DBSA research has found that the dung beetle Bubas bison can successfully bury and breed in sheep dung. Our research has found:
- The moist dung (as pellets or plops) of sheep is colonised and buried by B. bison.
- B. bison breeds successfully in sheep dung.
- Self-sustaining populations of B. bison can depend entirely on sheep dung.
- In WA in June 2012 there were extensive areas (many thousands of hectares) over which all the sheep dung was buried by B. bison.
We now recommend Bubas bison for the management of sheep dung in winter- and even-rainfall regions of Australia. The production benefits of the burial of sheep dung are likely to be substantial but have not yet been examined.

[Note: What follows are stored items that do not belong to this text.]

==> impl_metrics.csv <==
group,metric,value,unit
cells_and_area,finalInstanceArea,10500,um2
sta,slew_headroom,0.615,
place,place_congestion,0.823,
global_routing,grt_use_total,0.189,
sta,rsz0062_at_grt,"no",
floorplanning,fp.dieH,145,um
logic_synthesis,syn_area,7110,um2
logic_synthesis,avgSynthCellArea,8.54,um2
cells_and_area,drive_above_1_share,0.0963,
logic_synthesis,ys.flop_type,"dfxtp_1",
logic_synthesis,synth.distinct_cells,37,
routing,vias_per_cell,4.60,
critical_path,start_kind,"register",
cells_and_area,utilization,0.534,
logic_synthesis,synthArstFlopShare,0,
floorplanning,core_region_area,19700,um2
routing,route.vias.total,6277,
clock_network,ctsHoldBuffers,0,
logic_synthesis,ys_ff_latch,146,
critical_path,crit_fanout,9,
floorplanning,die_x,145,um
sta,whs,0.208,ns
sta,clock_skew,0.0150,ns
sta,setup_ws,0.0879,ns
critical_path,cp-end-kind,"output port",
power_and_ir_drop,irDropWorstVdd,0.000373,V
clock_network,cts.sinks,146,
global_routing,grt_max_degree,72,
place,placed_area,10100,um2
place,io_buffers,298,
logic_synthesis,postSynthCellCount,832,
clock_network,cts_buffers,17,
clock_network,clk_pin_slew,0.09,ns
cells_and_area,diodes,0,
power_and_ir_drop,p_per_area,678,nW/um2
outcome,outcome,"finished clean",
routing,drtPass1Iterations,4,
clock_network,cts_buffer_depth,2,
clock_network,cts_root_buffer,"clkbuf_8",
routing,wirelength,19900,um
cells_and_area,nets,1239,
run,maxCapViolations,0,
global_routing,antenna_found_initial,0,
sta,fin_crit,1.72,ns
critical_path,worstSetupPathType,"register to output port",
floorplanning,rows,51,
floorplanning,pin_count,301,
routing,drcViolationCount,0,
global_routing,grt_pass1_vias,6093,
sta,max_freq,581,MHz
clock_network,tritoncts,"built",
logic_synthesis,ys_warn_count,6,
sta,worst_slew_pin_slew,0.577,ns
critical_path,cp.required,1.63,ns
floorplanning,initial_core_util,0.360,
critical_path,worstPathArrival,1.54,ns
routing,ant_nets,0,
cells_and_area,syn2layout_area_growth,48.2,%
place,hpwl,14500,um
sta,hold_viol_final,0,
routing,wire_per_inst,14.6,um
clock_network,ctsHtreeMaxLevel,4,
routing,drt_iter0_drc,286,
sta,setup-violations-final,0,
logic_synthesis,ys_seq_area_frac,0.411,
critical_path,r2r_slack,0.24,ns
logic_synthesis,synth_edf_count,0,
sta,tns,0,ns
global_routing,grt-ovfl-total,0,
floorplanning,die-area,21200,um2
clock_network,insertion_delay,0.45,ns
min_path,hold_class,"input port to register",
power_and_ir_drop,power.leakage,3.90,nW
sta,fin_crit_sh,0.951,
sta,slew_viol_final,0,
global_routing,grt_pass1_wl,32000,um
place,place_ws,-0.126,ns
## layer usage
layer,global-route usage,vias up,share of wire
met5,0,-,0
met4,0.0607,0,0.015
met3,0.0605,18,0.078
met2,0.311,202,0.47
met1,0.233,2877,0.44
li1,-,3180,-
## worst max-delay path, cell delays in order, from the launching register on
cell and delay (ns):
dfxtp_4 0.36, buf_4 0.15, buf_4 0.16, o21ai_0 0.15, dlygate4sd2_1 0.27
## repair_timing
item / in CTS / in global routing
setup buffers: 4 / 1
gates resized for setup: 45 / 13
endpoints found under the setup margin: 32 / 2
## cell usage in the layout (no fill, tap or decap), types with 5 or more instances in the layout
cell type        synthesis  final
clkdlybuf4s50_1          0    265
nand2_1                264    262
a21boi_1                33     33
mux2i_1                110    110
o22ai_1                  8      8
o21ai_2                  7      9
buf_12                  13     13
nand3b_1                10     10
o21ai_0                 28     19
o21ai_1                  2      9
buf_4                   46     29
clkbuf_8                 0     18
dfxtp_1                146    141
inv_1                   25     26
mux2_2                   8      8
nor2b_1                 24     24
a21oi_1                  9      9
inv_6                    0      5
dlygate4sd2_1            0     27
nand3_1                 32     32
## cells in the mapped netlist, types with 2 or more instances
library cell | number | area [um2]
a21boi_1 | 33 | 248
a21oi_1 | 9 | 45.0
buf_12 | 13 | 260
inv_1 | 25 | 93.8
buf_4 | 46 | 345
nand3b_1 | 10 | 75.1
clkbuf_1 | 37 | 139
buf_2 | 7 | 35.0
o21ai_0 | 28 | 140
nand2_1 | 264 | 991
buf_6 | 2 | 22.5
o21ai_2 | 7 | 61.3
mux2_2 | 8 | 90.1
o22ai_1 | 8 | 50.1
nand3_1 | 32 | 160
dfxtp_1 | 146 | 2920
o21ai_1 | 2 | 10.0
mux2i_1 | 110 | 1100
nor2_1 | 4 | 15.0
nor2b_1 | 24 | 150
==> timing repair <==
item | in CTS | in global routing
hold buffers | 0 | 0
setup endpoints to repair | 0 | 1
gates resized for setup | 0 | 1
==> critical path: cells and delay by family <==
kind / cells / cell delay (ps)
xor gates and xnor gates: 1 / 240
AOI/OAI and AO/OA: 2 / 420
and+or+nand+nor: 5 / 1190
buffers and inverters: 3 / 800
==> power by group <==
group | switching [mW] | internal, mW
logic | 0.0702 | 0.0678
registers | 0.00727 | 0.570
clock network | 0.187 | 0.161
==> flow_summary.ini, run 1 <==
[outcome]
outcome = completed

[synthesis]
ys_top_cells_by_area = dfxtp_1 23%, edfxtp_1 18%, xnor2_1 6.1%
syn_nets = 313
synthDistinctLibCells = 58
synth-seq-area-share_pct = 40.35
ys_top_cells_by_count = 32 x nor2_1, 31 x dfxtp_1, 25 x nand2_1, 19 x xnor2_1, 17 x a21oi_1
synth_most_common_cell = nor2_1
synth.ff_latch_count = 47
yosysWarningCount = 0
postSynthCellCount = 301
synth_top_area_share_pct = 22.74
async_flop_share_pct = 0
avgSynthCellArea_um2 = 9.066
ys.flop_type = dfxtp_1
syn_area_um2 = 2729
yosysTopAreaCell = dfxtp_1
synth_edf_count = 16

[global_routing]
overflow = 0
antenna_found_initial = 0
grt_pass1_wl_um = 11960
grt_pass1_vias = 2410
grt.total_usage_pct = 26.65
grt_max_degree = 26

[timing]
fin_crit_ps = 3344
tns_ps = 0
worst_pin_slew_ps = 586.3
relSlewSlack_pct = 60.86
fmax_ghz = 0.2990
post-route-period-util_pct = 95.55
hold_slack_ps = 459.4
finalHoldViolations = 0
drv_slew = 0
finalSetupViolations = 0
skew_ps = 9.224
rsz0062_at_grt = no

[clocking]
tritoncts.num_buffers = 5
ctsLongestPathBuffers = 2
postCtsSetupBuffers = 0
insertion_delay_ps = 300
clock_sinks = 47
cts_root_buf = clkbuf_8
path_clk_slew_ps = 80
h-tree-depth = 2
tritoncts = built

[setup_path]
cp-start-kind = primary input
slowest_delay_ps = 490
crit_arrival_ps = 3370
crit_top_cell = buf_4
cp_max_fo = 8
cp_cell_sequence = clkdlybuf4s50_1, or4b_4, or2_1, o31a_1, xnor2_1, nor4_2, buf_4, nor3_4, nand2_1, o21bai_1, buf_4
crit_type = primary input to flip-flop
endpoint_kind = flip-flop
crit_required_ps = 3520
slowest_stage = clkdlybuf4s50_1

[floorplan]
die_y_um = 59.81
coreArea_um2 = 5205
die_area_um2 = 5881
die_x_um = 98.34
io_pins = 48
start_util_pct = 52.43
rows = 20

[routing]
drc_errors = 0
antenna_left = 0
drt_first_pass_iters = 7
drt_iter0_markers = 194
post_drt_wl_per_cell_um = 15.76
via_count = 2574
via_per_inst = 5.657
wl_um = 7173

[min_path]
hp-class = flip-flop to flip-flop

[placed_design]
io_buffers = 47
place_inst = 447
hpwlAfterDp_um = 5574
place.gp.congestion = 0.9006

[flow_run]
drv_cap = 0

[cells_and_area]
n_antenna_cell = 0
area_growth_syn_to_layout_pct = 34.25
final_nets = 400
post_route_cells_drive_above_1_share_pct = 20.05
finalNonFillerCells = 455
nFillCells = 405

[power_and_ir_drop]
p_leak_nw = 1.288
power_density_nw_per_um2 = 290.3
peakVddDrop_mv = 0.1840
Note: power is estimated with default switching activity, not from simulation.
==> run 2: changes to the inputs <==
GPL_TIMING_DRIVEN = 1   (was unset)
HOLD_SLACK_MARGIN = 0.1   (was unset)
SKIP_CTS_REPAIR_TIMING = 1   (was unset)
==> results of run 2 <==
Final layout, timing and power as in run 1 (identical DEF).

The Northern Tablelands Dung Beetle Express investigated the extent of sheep dung burial by other species of dung beetles. They found that dung beetles in the New England region will bury about one gram of sheep dung per beetle per day. They found that sheep dung is used by at least six native species (Onthophagus atrox, O. australis, O. capella, O. chepara, O. dandalu, O. granulatus) and four introduced species (Onthophagus gazella , Euoniticellus africanus, E. intermedius, Onitis pecuarius). It is not clear from their report whether self-sustaining populations of these species can exist entirely on sheep dung.
A more detailed account of their work can be found at the Southern New England Landcare website.
And what about goat dung?
Sheep and goat dung are similar to each other. We expect that the response of dung beetles to goat dung will be similar to their response to sheep dung, although this hasn’t been tested scientifically.